TASK BRIEF:
Using the material that follows, output exactly the lines from the one containing "pc_xnor2 u_n33 (.a(n24), .b(n32), .y(crc[5]));" through the one containing "pc_xor2 u_n48 (.a(n47), .b(n11), .y(n48));", with both ends kept.
┄┄┄┄┄┄
From an optimization exercise on the open Yosys and OpenROAD flow, aimed at small area; shortcuts taken in it are not production practice. Function was checked by simulation only, so behaviour that the tests miss may differ from the original. Power and IR drop assume default switching activity.

--- design/flow/design.v ---
module pc_crc16_step (
  input  wire [15:0] crc_in,
  input  wire [7:0]  data,
  output wire [15:0] crc_out
);
  wire n0;
  wire n1;
  wire n2;
  wire n3;
  wire n5;
  wire n6;
  wire n7;
  wire n19;
  pc_xor2 u_n0 (.a(crc_in[8]), .b(data[0]), .y(n0));
  pc_xor2 u_n1 (.a(crc_in[9]), .b(data[1]), .y(n1));
  pc_xor2 u_n2 (.a(crc_in[10]), .b(data[2]), .y(n2));
  pc_xor2 u_n3 (.a(crc_in[11]), .b(data[3]), .y(n3));
  pc_xor2 u_n4 (.a(crc_in[12]), .b(data[4]), .y(crc_out[4]));
  pc_xor2 u_n5 (.a(crc_in[13]), .b(data[5]), .y(n5));
  pc_xor2 u_n6 (.a(crc_in[14]), .b(data[6]), .y(n6));
  pc_xor2 u_n7 (.a(crc_in[15]), .b(data[7]), .y(n7));
  pc_xor2 u_n8 (.a(n0), .b(crc_out[4]), .y(crc_out[0]));
  pc_xor2 u_n9 (.a(n1), .b(n5), .y(crc_out[1]));
  pc_xor2 u_n10 (.a(n2), .b(n6), .y(crc_out[2]));
  pc_xor2 u_n11 (.a(n3), .b(n7), .y(crc_out[3]));
  pc_xor2 u_n12 (.a(crc_out[0]), .b(n5), .y(crc_out[5]));
  pc_xor2 u_n13 (.a(crc_out[1]), .b(n6), .y(crc_out[6]));
  pc_xor2 u_n14 (.a(crc_out[2]), .b(n7), .y(crc_out[7]));
  pc_xor2 u_n15 (.a(crc_in[0]), .b(crc_out[3]), .y(crc_out[8]));
  pc_xor2 u_n16 (.a(crc_in[1]), .b(crc_out[4]), .y(crc_out[9]));
  pc_xor2 u_n17 (.a(crc_in[2]), .b(n5), .y(crc_out[10]));
  pc_xor2 u_n18 (.a(crc_in[3]), .b(n6), .y(crc_out[11]));
  pc_xor2 u_n19 (.a(crc_in[4]), .b(crc_out[0]), .y(n19));
  pc_xor2 u_n20 (.a(n19), .b(n7), .y(crc_out[12]));
  pc_xor2 u_n21 (.a(crc_in[5]), .b(crc_out[1]), .y(crc_out[13]));
  pc_xor2 u_n22 (.a(crc_in[6]), .b(crc_out[2]), .y(crc_out[14]));
  pc_xor2 u_n23 (.a(crc_in[7]), .b(crc_out[3]), .y(crc_out[15]));
endmodule
module pc_xor2 (input wire a, input wire b, output wire y);
  assign y = a ^ b;
endmodule
module pc_xnor2 (input wire a, input wire b, output wire y);
  assign y = ~(a ^ b);
endmodule
module pc_inv (input wire a, output wire y);
  assign y = ~a;
endmodule
module pc_nand2b (input wire an, input wire b, output wire y);
  assign y = ~(~an & b);
endmodule
module pc_mux2i (input wire s, input wire a0, input wire a1, output wire y);
  assign y = ~(s ? a1 : a0);
endmodule
module pc_ha (input wire a, input wire b, output wire c, output wire s);
  assign {c, s} = {1'b0, a} + {1'b0, b};
endmodule
module pc_ao22 (input wire a1, input wire a2, input wire b1, input wire b2, output wire y);
  assign y = (a1 & a2) | (b1 & b2);
endmodule
module pc_ao221 (input wire a1, input wire a2, input wire b1, input wire b2, input wire c1,
                 output wire y);
  assign y = (a1 & a2) | (b1 & b2) | c1;
endmodule
module pc_aoi222 (input wire a1, input wire a2, input wire b1, input wire b2,
                  input wire c1, input wire c2, output wire y);
  assign y = ~((a1 & a2) | (b1 & b2) | (c1 & c2));
endmodule
module pc_nand2 (input wire a, input wire b, output wire y);
  assign y = ~(a & b);
endmodule
module pc_crc16_frame (
  input  wire [7:0]  b2,
  input  wire [7:0]  b3,
  input  wire [7:0]  b4,
  output wire [15:0] crc
);
  wire n0;
  wire n1;
  wire n2;
  wire n3;
  wire n4;
  wire n5;
  wire n6;
  wire n7;
  wire n8;
  wire n9;
  wire n10;
  wire n11;
  wire n12;
  wire n13;
  wire n14;
  wire n15;
  wire n16;
  wire n17;
  wire n18;
  wire n19;
  wire n20;
  wire n21;
  wire n22;
  wire n23;
  wire n24;
  wire n25;
  wire n26;
  wire n27;
  wire n32;
  wire n34;
  wire n35;
  wire n37;
  wire n38;
  wire n40;
  wire n41;
  wire n43;
  wire n45;
  wire n47;
  wire n48;
  wire n50;
  wire n51;
  wire n53;
  wire n54;
  wire n56;
  wire n58;
  pc_xor2 u_n0 (.a(b2[3]), .b(b3[3]), .y(n0));
  pc_xor2 u_n1 (.a(b2[1]), .b(b3[1]), .y(n1));
  pc_xor2 u_n2 (.a(b2[6]), .b(b3[6]), .y(n2));
  pc_xor2 u_n3 (.a(b3[0]), .b(b4[4]), .y(n3));
  pc_xor2 u_n4 (.a(b2[5]), .b(b3[5]), .y(n4));
  pc_xor2 u_n5 (.a(b2[4]), .b(b3[4]), .y(n5));
  pc_xor2 u_n6 (.a(b2[2]), .b(b3[2]), .y(n6));
  pc_xor2 u_n7 (.a(b2[7]), .b(b3[7]), .y(n7));
  pc_xor2 u_n8 (.a(n1), .b(n6), .y(n8));
  pc_xor2 u_n9 (.a(b2[6]), .b(b4[0]), .y(n9));
  pc_xor2 u_n10 (.a(b2[0]), .b(b4[5]), .y(n10));
  pc_xor2 u_n11 (.a(n0), .b(n6), .y(n11));
  pc_xor2 u_n12 (.a(n2), .b(n7), .y(n12));
  pc_xor2 u_n13 (.a(n3), .b(n9), .y(n13));
  pc_xor2 u_n14 (.a(b4[2]), .b(b4[6]), .y(n14));
  pc_xor2 u_n15 (.a(b2[7]), .b(b4[1]), .y(n15));
  pc_xor2 u_n16 (.a(b2[0]), .b(n7), .y(n16));
  pc_xor2 u_n17 (.a(n4), .b(n5), .y(n17));
  pc_xor2 u_n18 (.a(n0), .b(n5), .y(n18));
  pc_xor2 u_n19 (.a(n2), .b(n4), .y(n19));
  pc_xor2 u_n20 (.a(b4[3]), .b(b4[7]), .y(n20));
  pc_xor2 u_n21 (.a(n3), .b(n16), .y(n21));
  pc_xor2 u_n22 (.a(n14), .b(n19), .y(n22));
  pc_xor2 u_n23 (.a(n1), .b(n10), .y(n23));
  pc_xor2 u_n24 (.a(n13), .b(n18), .y(n24));
  pc_xor2 u_n25 (.a(b4[5]), .b(n15), .y(n25));
  pc_xor2 u_n26 (.a(n17), .b(n25), .y(n26));
  pc_xor2 u_n27 (.a(n12), .b(n20), .y(n27));
  pc_xnor2 u_n28 (.a(b3[1]), .b(n26), .y(crc[1]));
  pc_xor2 u_n29 (.a(b3[2]), .b(n22), .y(crc[2]));
  pc_xnor2 u_n30 (.a(b3[3]), .b(n27), .y(crc[3]));
  pc_xor2 u_n31 (.a(b3[4]), .b(n21), .y(crc[4]));
  pc_xor2 u_n32 (.a(b3[5]), .b(n23), .y(n32));
  pc_xnor2 u_n33 (.a(n24), .b(n32), .y(crc[5]));
  pc_xor2 u_n34 (.a(b3[6]), .b(b4[6]), .y(n34));
  pc_xor2 u_n35 (.a(n34), .b(n8), .y(n35));
  pc_xor2 u_n36 (.a(n26), .b(n35), .y(crc[6]));
  pc_xor2 u_n37 (.a(b3[7]), .b(b4[7]), .y(n37));
  pc_xor2 u_n38 (.a(n37), .b(n11), .y(n38));
  pc_xor2 u_n39 (.a(n22), .b(n38), .y(crc[7]));
  pc_xor2 u_n40 (.a(b2[0]), .b(b3[0]), .y(n40));
  pc_xor2 u_n41 (.a(n40), .b(n18), .y(n41));
  pc_xnor2 u_n42 (.a(n27), .b(n41), .y(crc[8]));
  pc_xor2 u_n43 (.a(n1), .b(n17), .y(n43));
  pc_xnor2 u_n44 (.a(n21), .b(n43), .y(crc[9]));
  pc_xor2 u_n45 (.a(n10), .b(n8), .y(n45));
  pc_xnor2 u_n46 (.a(n19), .b(n45), .y(crc[10]));
  pc_xor2 u_n47 (.a(b2[1]), .b(b4[6]), .y(n47));
  pc_xor2 u_n48 (.a(n47), .b(n11), .y(n48));
  pc_xnor2 u_n49 (.a(n12), .b(n48), .y(crc[11]));
  pc_xor2 u_n50 (.a(b2[2]), .b(b4[7]), .y(n50));
  pc_xor2 u_n51 (.a(n50), .b(n13), .y(n51));
  pc_xnor2 u_n52 (.a(n16), .b(n51), .y(crc[12]));
  pc_xor2 u_n53 (.a(b2[3]), .b(b3[0]), .y(n53));
  pc_xor2 u_n54 (.a(n15), .b(n53), .y(n54));
  pc_xor2 u_n55 (.a(n23), .b(n54), .y(crc[13]));
  pc_xor2 u_n56 (.a(b2[4]), .b(n14), .y(n56));
  pc_xnor2 u_n57 (.a(n8), .b(n56), .y(crc[14]));
  pc_xor2 u_n58 (.a(b2[5]), .b(n20), .y(n58));
  pc_xnor2 u_n59 (.a(n11), .b(n58), .y(crc[15]));
  pc_inv u_i0 (.a(n24), .y(crc[0]));
endmodule
module pitchcomm_engine (
  input  wire        clk,
  input  wire        rst,         
  input  wire        bus_valid,
  input  wire        bus_write,
  input  wire [7:0]  bus_addr,
  input  wire [3:0]  bus_be,
  input  wire [31:0] bus_wdata,
  output wire [31:0] bus_rdata,
  output wire        bus_fault
);
  localparam [7:0] MAGIC   = 8'hCC;
  localparam [7:0] VERSION = 8'h01;
  localparam [2:0] S_OK          = 3'd0;
  localparam [2:0] S_BAD_LENGTH  = 3'd1;
  localparam [2:0] S_BAD_MAGIC   = 3'd2;
  localparam [2:0] S_VERSION     = 3'd3;
  localparam [2:0] S_CHECKSUM    = 3'd4;
  localparam [2:0] S_DUPLICATE   = 3'd5;
  localparam [2:0] S_ILLEGAL     = 3'd7;
  genvar g;
  reg [15:0] ck_acc;
  reg [7:0]  txseq;
  reg        tx_ok;                  
  reg [7:0]  txb2, txb3, txb4;       
  reg [63:0] rxb;                    
  reg [31:0] rxlen;
  reg        rx_ok;                  
  reg [7:0]  rx_cmd, rx_code, rx_seq;
  reg [31:0] now;
  reg        valid;                  
  reg [7:0]  last_seq, last_cmd;
  reg [31:0] last_time;
  reg [2:0]  result;
  reg        err;
  wire [5:0] widx = bus_addr[7:2];
  wire rd_map = (widx != 6'd0) && (widx <= 6'd11 || (widx >= 6'd16 && widx <= 6'd31));
  wire wr_map = (widx == 6'd0) || (widx == 6'd8) || (widx == 6'd9) ||
                (widx >= 6'd24 && widx <= 6'd31);
  wire acc_ok = (bus_be == 4'b1111) && (bus_addr[1:0] == 2'b00) &&
                (bus_write ? wr_map : rd_map);
  wire fault_now = bus_valid && !acc_ok;
  wire wr_ok     = bus_valid && bus_write && acc_ok;
  assign bus_fault = fault_now;
  wire we_cmd   = wr_ok && !bus_addr[5];
  wire we_now   = wr_ok && !bus_addr[6] && bus_addr[5] && !bus_addr[2];
  wire we_rxlen = wr_ok && !bus_addr[6] && bus_addr[2];
  wire we_rxbuf = wr_ok && bus_addr[6];
  wire [7:0] op   = bus_wdata[31:24];
  wire [7:0] op_a = bus_wdata[23:16];
  wire [7:0] op_b = bus_wdata[15:8];
  wire [7:0] op_c = bus_wdata[7:0];
  wire za = (op_a == 8'h00);
  wire zb = (op_b == 8'h00);
  wire zc = (op_c == 8'h00);
  wire is_nop      = (op == 8'h00) && za && zb && zc;
  wire is_ck_init  = (op == 8'h01) && za && zb && zc;
  wire is_ck_upd   = (op == 8'h02) && za && zb;
  wire is_enc_next = (op == 8'h10) && zc;
  wire is_enc_seq  = (op == 8'h11);
  wire is_seq_load = (op == 8'h12) && za && zb;
  wire is_decode   = (op == 8'h20) && za && zb && zc;
  wire is_admit    = (op == 8'h30) && zb;
  wire is_legal    = is_nop | is_ck_init | is_ck_upd | is_enc_next | is_enc_seq |
                     is_seq_load | is_decode | is_admit;
  wire        crc_tx  = bus_addr[6] & ~bus_addr[5];
  wire        crc_rx  = ~crc_tx;
  wire [23:0] crc_src;
  wire [23:0] tx_src = {txb4, txb3, txb2};
  generate
    for (g = 0; g < 24; g = g + 1) begin : g_csrc
      pc_ao22 u_m (.a1(tx_src[g]), .a2(crc_tx), .b1(rxb[16 + g]), .b2(crc_rx), .y(crc_src[g]));
    end
  endgenerate
  wire [15:0] fcrc;
  pc_crc16_frame u_fcrc (.b2(crc_src[7:0]), .b3(crc_src[15:8]), .b4(crc_src[23:16]),
                         .crc(fcrc));
  wire [15:0] crc_eq;                  
  wire [15:0] rx56 = {rxb[47:40], rxb[55:48]};
  generate
    for (g = 0; g < 16; g = g + 1) begin : g_ceq
      pc_xnor2 u_x (.a(fcrc[g]), .b(rx56[g]), .y(crc_eq[g]));
    end
  endgenerate
  wire [2:0] dec_result =
      (rxlen != 32'd7)       ? S_BAD_LENGTH :
      (rxb[7:0] != MAGIC)    ? S_BAD_MAGIC  :
      (rxb[15:8] != VERSION) ? S_VERSION    :
      !(&crc_eq)             ? S_CHECKSUM   : S_OK;
  wire [31:0] tx_x;                    
  generate
    for (g = 1; g < 32; g = g + 1) begin : g_x
      pc_xor2 u_x (.a(now[g]), .b(last_time[g]), .y(tx_x[g]));
    end
  endgenerate
  assign tx_x[0] = 1'b0;               
  wire [9:0] bw;                       
  pc_nand2b u_b1 (.an(now[0]), .b(last_time[0]), .y(bw[1]));    
  generate
    for (g = 1; g < 9; g = g + 1) begin : g_bw
      if (g % 2 == 1) begin : g_odd
        pc_mux2i u_m (.s(tx_x[g]), .a0(bw[g]), .a1(now[g]), .y(bw[g+1]));
      end else begin : g_even
        pc_mux2i u_m (.s(tx_x[g]), .a0(bw[g]), .a1(last_time[g]), .y(bw[g+1]));
      end
    end
  endgenerate
  assign bw[0] = 1'b0;                 
  wire [8:2] dlo;
  generate
    for (g = 2; g < 9; g = g + 1) begin : g_d
      if (g % 2 == 1) begin : g_odd
        pc_xnor2 u_d (.a(tx_x[g]), .b(bw[g]), .y(dlo[g]));
      end else begin : g_even
        pc_xor2 u_d (.a(tx_x[g]), .b(bw[g]), .y(dlo[g]));
      end
    end
  endgenerate
  wire [31:9] hi_eq;
  pc_xor2 u_h9 (.a(tx_x[9]), .b(bw[9]), .y(hi_eq[9]));    
  wire [30:9] gn;                      
  generate
    for (g = 9; g < 31; g = g + 1) begin : g_hi
      pc_nand2b u_g (.an(now[g]), .b(last_time[g]), .y(gn[g]));
      pc_xor2   u_e (.a(tx_x[g+1]), .b(gn[g]), .y(hi_eq[g+1]));
    end
  endgenerate
  wire in_window = ~(&dlo[8:4] & (dlo[3] | dlo[2])) & (&hi_eq);
  wire [15:0] pair_eq;                 
  wire [15:0] pair_in = {op_a, op_c};
  wire [15:0] pair_st = {last_cmd, last_seq};
  generate
    for (g = 0; g < 16; g = g + 1) begin : g_peq
      pc_xnor2 u_x (.a(pair_in[g]), .b(pair_st[g]), .y(pair_eq[g]));
    end
  endgenerate
  wire is_dup = valid & (&pair_eq) & in_window;
  wire nrst    = ~rst;
  wire do_ck   = we_cmd & (is_ck_init | is_ck_upd);
  wire do_seq  = we_cmd & (is_seq_load | is_enc_next);
  wire do_enc  = we_cmd & (is_enc_next | is_enc_seq);
  wire do_rx   = we_cmd & is_decode & (dec_result == S_OK);
  wire do_adm  = we_cmd & is_admit & ~is_dup;
  wire [2:0] cmd_result =
      !is_legal            ? S_ILLEGAL   :
      is_decode            ? dec_result  :
      (is_admit && is_dup) ? S_DUPLICATE : S_OK;
  wire [15:0] ck_next, ck_d;
  pc_crc16_step u_ck_step (.crc_in(ck_acc), .data(op_c), .crc_out(ck_next));
  wire h_ck = nrst & ~do_ck;
  wire l_ck = nrst & we_cmd & is_ck_upd;
  wire set_ck = rst | (we_cmd & is_ck_init);
  generate
    for (g = 0; g < 16; g = g + 1) begin : g_ck
      pc_ao221 u_d (.a1(ck_acc[g]), .a2(h_ck), .b1(ck_next[g]), .b2(l_ck), .c1(set_ck),
                    .y(ck_d[g]));
    end
  endgenerate
  wire [7:0] inc;
  wire [7:0] inc_c;
  assign inc[0]   = ~txseq[0];
  assign inc_c[1] = txseq[0];
  generate
    for (g = 1; g < 7; g = g + 1) begin : g_inc
      pc_ha u_h (.a(txseq[g]), .b(inc_c[g]), .c(inc_c[g+1]), .s(inc[g]));
    end
  endgenerate
  pc_xor2 u_inc7 (.a(txseq[7]), .b(inc_c[7]), .y(inc[7]));
  assign inc_c[0] = 1'b0;              
  wire [7:0] seq_new;
  wire       sel_c = ~is_enc_next;
  generate
    for (g = 0; g < 8; g = g + 1) begin : g_sn
      pc_ao22 u_m (.a1(inc[g]), .a2(is_enc_next), .b1(op_c[g]), .b2(sel_c), .y(seq_new[g]));
    end
  endgenerate
  wire h_seq = nrst & ~do_seq;
  wire l_seq = nrst & do_seq;
  wire h_enc = ~do_enc;
  wire [7:0] txseq_d, txb4_d, txb2_d, txb3_d;
  generate
    for (g = 0; g < 8; g = g + 1) begin : g_tx
      pc_ao22 u_s (.a1(txseq[g]), .a2(h_seq), .b1(seq_new[g]), .b2(l_seq), .y(txseq_d[g]));
      pc_ao22 u_4 (.a1(txb4[g]), .a2(h_enc), .b1(seq_new[g]), .b2(do_enc), .y(txb4_d[g]));
      pc_ao22 u_2 (.a1(txb2[g]), .a2(h_enc), .b1(op_a[g]), .b2(do_enc), .y(txb2_d[g]));
      pc_ao22 u_3 (.a1(txb3[g]), .a2(h_enc), .b1(op_b[g]), .b2(do_enc), .y(txb3_d[g]));
    end
  endgenerate
  wire [7:0] we_rx;
  generate
    for (g = 0; g < 8; g = g + 1) begin : g_werx
      assign we_rx[g] = we_rxbuf & (bus_addr[4:2] == g);
    end
  endgenerate
  wire [63:0] rxb_d;
  generate
    for (g = 0; g < 64; g = g + 1) begin : g_rxb
      pc_ao22 u_d (.a1(rxb[g]), .a2(nrst & ~we_rx[g / 8]), .b1(bus_wdata[g % 8]),
                   .b2(nrst & we_rx[g / 8]), .y(rxb_d[g]));
    end
  endgenerate
  wire h_len = nrst & ~we_rxlen;
  wire l_len = nrst & we_rxlen;
  wire h_now = nrst & ~we_now;
  wire l_now = nrst & we_now;
  wire [31:0] rxlen_d, now_d, lt_d;
  wire h_adm = ~do_adm;
  generate
    for (g = 0; g < 32; g = g + 1) begin : g_w32
      pc_ao22 u_l (.a1(rxlen[g]), .a2(h_len), .b1(bus_wdata[g]), .b2(l_len), .y(rxlen_d[g]));
      pc_ao22 u_n (.a1(now[g]), .a2(h_now), .b1(bus_wdata[g]), .b2(l_now), .y(now_d[g]));
      pc_ao22 u_t (.a1(last_time[g]), .a2(h_adm), .b1(now[g]), .b2(do_adm), .y(lt_d[g]));
    end
  endgenerate
  wire h_rx = ~do_rx;
  wire [23:0] rxf_d;
  wire [23:0] rxf_q = {rx_cmd, rx_code, rx_seq};
  wire [23:0] rxf_src = {rxb[23:16], rxb[31:24], rxb[39:32]};    
  generate
    for (g = 0; g < 24; g = g + 1) begin : g_rxf
      pc_ao22 u_d (.a1(rxf_q[g]), .a2(h_rx), .b1(rxf_src[g]), .b2(do_rx), .y(rxf_d[g]));
    end
  endgenerate
  wire [15:0] last_d;
  generate
    for (g = 0; g < 16; g = g + 1) begin : g_last
      pc_ao22 u_d (.a1(pair_st[g]), .a2(h_adm), .b1(pair_in[g]), .b2(do_adm), .y(last_d[g]));
    end
  endgenerate
  always @(posedge clk) begin
    ck_acc    <= ck_d;
    txseq     <= txseq_d;
    tx_ok     <= nrst & (tx_ok | do_enc);
    txb2      <= txb2_d;
    txb3      <= txb3_d;
    txb4      <= txb4_d;
    rxb       <= rxb_d;
    rxlen     <= rxlen_d;
    now       <= now_d;
    rx_ok     <= nrst & (rx_ok | do_rx);
    {rx_cmd, rx_code, rx_seq} <= rxf_d;
    valid     <= nrst & (valid | do_adm);
    {last_cmd, last_seq} <= last_d;
    last_time <= lt_d;
    result    <= rst ? S_OK : (we_cmd ? cmd_result : result);
    err       <= nrst & (err | fault_now | (we_cmd & ~is_legal));
  end
  wire a6 = bus_addr[6], a5 = bus_addr[5], a4 = bus_addr[4], a3 = bus_addr[3], a2 = bus_addr[2];
  wire [2:0] bi = bus_addr[4:2];
  wire [7:0] sR, sT, sB;
  generate
    for (g = 0; g < 8; g = g + 1) begin : g_sel
      assign sR[g] = a6 & a5 & (bi == g);
      assign sT[g] = a6 & ~a5 & (bi == g) & tx_ok;
      assign sB[g] = a6 & (bi == g) & (a5 | tx_ok);    
    end
  endgenerate
  wire s_now    = ~a6 & a5 & ~a3 & ~a2;
  wire s_rxlen  = ~a6 & a5 & ~a3 & a2;
  wire s_dds    = ~a6 & a5 & a3 & ~a2 & valid;
  wire s_lt     = ~a6 & a5 & a3 & a2 & valid;
  wire s_status = ~a6 & ~a5 & ~a4 & ~a3;           
  wire s_config = ~a6 & ~a5 & ~a4 & a3 & ~a2;
  wire s_window = ~a6 & ~a5 & ~a4 & a3 & a2;
  wire s_preset = ~a6 & ~a5 & a4 & ~a3 & ~a2;
  wire s_ck     = ~a6 & ~a5 & a4 & ~a3 & a2;
  wire s_txseq  = ~a6 & ~a5 & a4 & a3 & ~a2;
  wire s_rxf    = ~a6 & ~a5 & a4 & a3 & a2 & rx_ok;
  wire [31:0] kconst = ({32{s_config}} & 32'h0001CC73) | ({32{s_window}} & 32'h000001F4) |
                       ({32{s_preset}} & 32'h0000FFFF) | ({32{sT[0]}} & 32'h000000CC) |
                       ({32{sT[1]}} & 32'h00000001) | ({32{s_dds}} & 32'h00010000);
  wire [3:0] status_lo = {result[2] & result[1], result};
  generate
    for (g = 0; g < 8; g = g + 1) begin : g_rd_lo
      wire [5:0] t;
      pc_aoi222 u0 (.a1(sR[0]), .a2(rxb[g]),      .b1(sR[1]), .b2(rxb[8 + g]),  .c1(sB[2]), .c2(crc_src[g]),      .y(t[0]));
      pc_aoi222 u1 (.a1(sB[3]), .a2(crc_src[8 + g]), .b1(sB[4]), .b2(crc_src[16 + g]), .c1(sR[5]), .c2(rxb[40 + g]), .y(t[1]));
      pc_aoi222 u2 (.a1(sR[6]), .a2(rxb[48 + g]), .b1(sR[7]), .b2(rxb[56 + g]), .c1(sT[5]), .c2(fcrc[8 + g]), .y(t[2]));
      pc_aoi222 u3 (.a1(sT[6]), .a2(fcrc[g]),     .b1(s_ck),  .b2(ck_acc[g]),   .c1(s_txseq), .c2(txseq[g]), .y(t[3]));
      pc_aoi222 u4 (.a1(s_rxf), .a2(rx_seq[g]),   .b1(s_now), .b2(now[g]),      .c1(s_rxlen), .c2(rxlen[g]), .y(t[4]));
      if (g < 4) begin : g_st
        pc_aoi222 u5 (.a1(s_dds), .a2(last_seq[g]), .b1(s_lt), .b2(last_time[g]), .c1(s_status), .c2(status_lo[g]), .y(t[5]));
        assign bus_rdata[g] = ~(&t) | kconst[g];
      end else begin : g_nst
        wire t7, t8;
        pc_nand2 u7 (.a(s_dds), .b(last_seq[g]), .y(t7));
        pc_nand2 u8 (.a(s_lt), .b(last_time[g]), .y(t8));
        assign bus_rdata[g] = ~(&t[4:0] & t7 & t8) | kconst[g];
      end
    end
  endgenerate
  generate
    for (g = 8; g < 16; g = g + 1) begin : g_rd_mid
      wire [1:0] t;
      pc_aoi222 u0 (.a1(s_ck), .a2(ck_acc[g]), .b1(s_rxf), .b2(rx_code[g - 8]), .c1(s_now), .c2(now[g]), .y(t[0]));
      pc_aoi222 u1 (.a1(s_rxlen), .a2(rxlen[g]), .b1(s_dds), .b2(last_cmd[g - 8]), .c1(s_lt), .c2(last_time[g]), .y(t[1]));
      if (g == 8) begin : g_err
        wire t2;
        pc_nand2 u2 (.a(s_status), .b(err), .y(t2));
        assign bus_rdata[g] = ~(&t & t2) | kconst[g];
      end else begin : g_nerr
        assign bus_rdata[g] = ~(&t) | kconst[g];
      end
    end
  endgenerate
  generate
    for (g = 16; g < 24; g = g + 1) begin : g_rd_hi
      wire t0, t1;
      pc_aoi222 u0 (.a1(s_now), .a2(now[g]), .b1(s_rxlen), .b2(rxlen[g]), .c1(s_lt), .c2(last_time[g]), .y(t0));
      pc_nand2  u1 (.a(s_rxf), .b(rx_cmd[g - 16]), .y(t1));
      assign bus_rdata[g] = ~(t0 & t1) | kconst[g];
    end
  endgenerate
  generate
    for (g = 24; g < 32; g = g + 1) begin : g_rd_top
      wire t0;
      pc_aoi222 u0 (.a1(s_now), .a2(now[g]), .b1(s_rxlen), .b2(rxlen[g]), .c1(s_lt), .c2(last_time[g]), .y(t0));
      assign bus_rdata[g] = ~t0;
    end
  endgenerate
endmodule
┄┄┄┄┄┄
FINISHED EXERCISE:
  pc_xnor2 u_n33 (.a(n24), .b(n32), .y(crc[5]));
  pc_xor2 u_n34 (.a(b3[6]), .b(b4[6]), .y(n34));
  pc_xor2 u_n35 (.a(n34), .b(n8), .y(n35));
  pc_xor2 u_n36 (.a(n26), .b(n35), .y(crc[6]));
  pc_xor2 u_n37 (.a(b3[7]), .b(b4[7]), .y(n37));
  pc_xor2 u_n38 (.a(n37), .b(n11), .y(n38));
  pc_xor2 u_n39 (.a(n22), .b(n38), .y(crc[7]));
  pc_xor2 u_n40 (.a(b2[0]), .b(b3[0]), .y(n40));
  pc_xor2 u_n41 (.a(n40), .b(n18), .y(n41));
  pc_xnor2 u_n42 (.a(n27), .b(n41), .y(crc[8]));
  pc_xor2 u_n43 (.a(n1), .b(n17), .y(n43));
  pc_xnor2 u_n44 (.a(n21), .b(n43), .y(crc[9]));
  pc_xor2 u_n45 (.a(n10), .b(n8), .y(n45));
  pc_xnor2 u_n46 (.a(n19), .b(n45), .y(crc[10]));
  pc_xor2 u_n47 (.a(b2[1]), .b(b4[6]), .y(n47));
  pc_xor2 u_n48 (.a(n47), .b(n11), .y(n48));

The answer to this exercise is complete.